EL
SILENCIO AMOBLADO DE SIRENAS Carlos Yusti En una etapa de mi vida me refugié en el
silencio. Estaba convencido que mi terreno no era la escritura. Todavía hoy no
estoy convencido del todo. Pero en esa etapa juvenil de mi existencia estaba
frustrado. El horizonte de la literatura para mí no era una línea, sino una
gran mancha informe. Comprobé, en el abismo de mis dieciséis años, que
escribiendo no obtendría jamás oficio ni beneficio. Además aquella frase de
Quevedo me agujereaba de manera risueña el animo: “El que escribe para comer,
ni come ni escribe”. Por esos días ya había publicado algunos artículos
y uno que otro cuento en algún periódico. También participaba con otros come
flores en un grupo literario y ya habíamos editado el primer número de nuestra
revista.
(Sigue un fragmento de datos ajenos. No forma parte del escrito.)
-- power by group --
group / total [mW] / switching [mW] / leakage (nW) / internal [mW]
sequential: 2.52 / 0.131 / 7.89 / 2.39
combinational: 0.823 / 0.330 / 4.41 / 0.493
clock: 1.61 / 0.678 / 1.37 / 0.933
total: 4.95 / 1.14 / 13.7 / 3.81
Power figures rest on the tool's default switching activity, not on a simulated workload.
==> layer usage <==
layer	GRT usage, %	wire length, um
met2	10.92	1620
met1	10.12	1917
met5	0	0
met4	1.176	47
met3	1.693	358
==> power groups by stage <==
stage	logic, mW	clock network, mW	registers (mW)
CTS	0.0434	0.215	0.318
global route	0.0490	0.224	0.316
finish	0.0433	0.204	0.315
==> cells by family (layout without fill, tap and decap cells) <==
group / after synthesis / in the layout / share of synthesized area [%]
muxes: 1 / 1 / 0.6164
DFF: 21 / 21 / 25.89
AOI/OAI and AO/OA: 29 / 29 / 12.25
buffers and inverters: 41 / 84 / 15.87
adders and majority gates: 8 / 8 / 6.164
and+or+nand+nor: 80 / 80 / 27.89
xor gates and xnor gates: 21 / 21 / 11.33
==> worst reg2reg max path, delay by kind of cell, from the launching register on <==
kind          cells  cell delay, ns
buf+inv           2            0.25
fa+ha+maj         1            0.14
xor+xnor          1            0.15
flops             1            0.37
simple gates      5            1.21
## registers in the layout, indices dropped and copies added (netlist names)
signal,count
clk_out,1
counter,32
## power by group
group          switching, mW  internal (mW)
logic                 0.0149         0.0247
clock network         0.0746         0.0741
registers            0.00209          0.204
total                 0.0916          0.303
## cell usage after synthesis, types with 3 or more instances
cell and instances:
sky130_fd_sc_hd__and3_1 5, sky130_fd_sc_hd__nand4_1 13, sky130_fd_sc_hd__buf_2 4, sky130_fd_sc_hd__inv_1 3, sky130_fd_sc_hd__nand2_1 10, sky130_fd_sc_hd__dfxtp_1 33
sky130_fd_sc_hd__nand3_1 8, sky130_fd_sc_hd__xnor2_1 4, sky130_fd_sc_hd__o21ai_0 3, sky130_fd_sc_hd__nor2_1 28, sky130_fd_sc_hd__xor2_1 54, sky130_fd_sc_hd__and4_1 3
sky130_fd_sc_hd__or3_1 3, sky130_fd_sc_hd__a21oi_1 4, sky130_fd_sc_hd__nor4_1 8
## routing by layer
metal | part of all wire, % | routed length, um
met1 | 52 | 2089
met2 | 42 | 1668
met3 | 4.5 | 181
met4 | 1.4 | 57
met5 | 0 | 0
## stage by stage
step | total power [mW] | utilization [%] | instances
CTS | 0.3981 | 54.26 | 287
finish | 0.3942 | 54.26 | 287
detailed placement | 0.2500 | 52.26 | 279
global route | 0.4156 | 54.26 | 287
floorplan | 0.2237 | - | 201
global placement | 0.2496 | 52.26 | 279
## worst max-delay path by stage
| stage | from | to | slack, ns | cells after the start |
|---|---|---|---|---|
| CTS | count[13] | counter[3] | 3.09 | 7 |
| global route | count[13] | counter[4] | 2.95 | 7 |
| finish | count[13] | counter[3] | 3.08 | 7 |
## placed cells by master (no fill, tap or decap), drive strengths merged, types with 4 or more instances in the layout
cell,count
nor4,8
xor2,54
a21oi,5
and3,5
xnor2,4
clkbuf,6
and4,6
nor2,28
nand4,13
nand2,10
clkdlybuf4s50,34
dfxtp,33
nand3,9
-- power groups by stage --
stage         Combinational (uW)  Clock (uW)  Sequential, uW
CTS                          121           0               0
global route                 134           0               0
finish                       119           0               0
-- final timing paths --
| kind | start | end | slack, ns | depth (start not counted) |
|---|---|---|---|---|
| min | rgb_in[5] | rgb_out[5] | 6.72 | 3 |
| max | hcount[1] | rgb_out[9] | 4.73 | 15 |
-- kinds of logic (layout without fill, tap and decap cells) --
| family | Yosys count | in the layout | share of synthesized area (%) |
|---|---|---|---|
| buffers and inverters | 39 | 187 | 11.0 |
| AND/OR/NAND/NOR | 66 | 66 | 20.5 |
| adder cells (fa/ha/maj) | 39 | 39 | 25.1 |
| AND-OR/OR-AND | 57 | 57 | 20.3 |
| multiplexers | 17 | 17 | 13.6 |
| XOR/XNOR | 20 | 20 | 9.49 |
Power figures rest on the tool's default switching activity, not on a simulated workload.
File: flow/design.v
package constants;
typedef enum  bit [3:0] {S[10]}   state;
typedef enum  bit       {GND,VDD} pwr;
endpackage : constants
module p4_O_SEQdet 
import constants::* ; 
(
    output logic out_o,           
    input  logic in_i,            
    input  logic clock_i,         
    input  logic areset_ni        
);
    state state_q, state_d;
    always_ff @(posedge clock_i or negedge areset_ni) 
    begin : sequential_block
        if (!areset_ni)
            state_q <= S0;
        else
            state_q <= state_d;
    end  : sequential_block
    always_comb 
    begin : next_state_logic
        state_d = state_q;
        unique case (state_q)
            S0: priority if (in_i) state_d = S1; else state_d = S7;
            S1: priority if (in_i) state_d = S2; else state_d = S4;
            S2: priority if (in_i) state_d = S2; else state_d = S3;
            S3: priority if (in_i) state_d = S5; else state_d = S6;
            S4: priority if (in_i) state_d = S5; else state_d = S6;
            S5: priority if (in_i) state_d = S9; else state_d = S4;
            S6: priority if (in_i) state_d = S8; else state_d = S7;
            S7: priority if (in_i) state_d = S8; else state_d = S7;
            S8: priority if (in_i) state_d = S9; else state_d = S4;
            S9: priority if (in_i) state_d = S2; else state_d = S3;
        endcase
    end : next_state_logic
    always_comb
    begin : output_logic
        out_o = GND;   
        unique case (state_q)
            S3,S6: out_o =  in_i;
            S5,S9: out_o = ~in_i;
        endcase
    end : output_logic
endmodule
File: flow/run.sh
#!/bin/bash
# OpenROAD 26Q1-2900-gdf79404cd8, Yosys 0.63+post, stock flow scripts
make -C /OpenROAD-flow-scripts/flow DESIGN_CONFIG=/design/flow/config.mk WORK_HOME=/design/flow/orfs finish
Un buen día, ante el acoso familiar y ante la burla descarnada de
parientes o amigos, decidí guardar mi máquina portátil. Dejar de lado la
vagancia y la bohemia literaria. Hice mutis. Busqué un trabajo infame y durante
tres años me entregue al silencio de las sirenas, por aquello que escribió
Kafka: “Sin embargo, las sirenas poseen un arma mucho más terrible que el
canto: su silencio. No sucedió en realidad, pero es probable que alguien se
hubiera salvado alguna vez de sus cantos, aunque nunca de su silencio. Ningún
sentimiento terreno puede equipararse a la vanidad de haberlas vencido mediante
las propias fuerzas. En efecto, las terribles seductoras no cantaron cuando pasó
Ulises; tal vez porque el espectáculo de felicidad en el rostro de Ulises, quién
sólo pensaba en ceras y cadenas les hizo olvidar toda canción. Ulises (para
expresarlo de alguna manera) no oyó el silencio. Estaba convencido que ellas
cantaban y que sólo él se hallaba a salvo”.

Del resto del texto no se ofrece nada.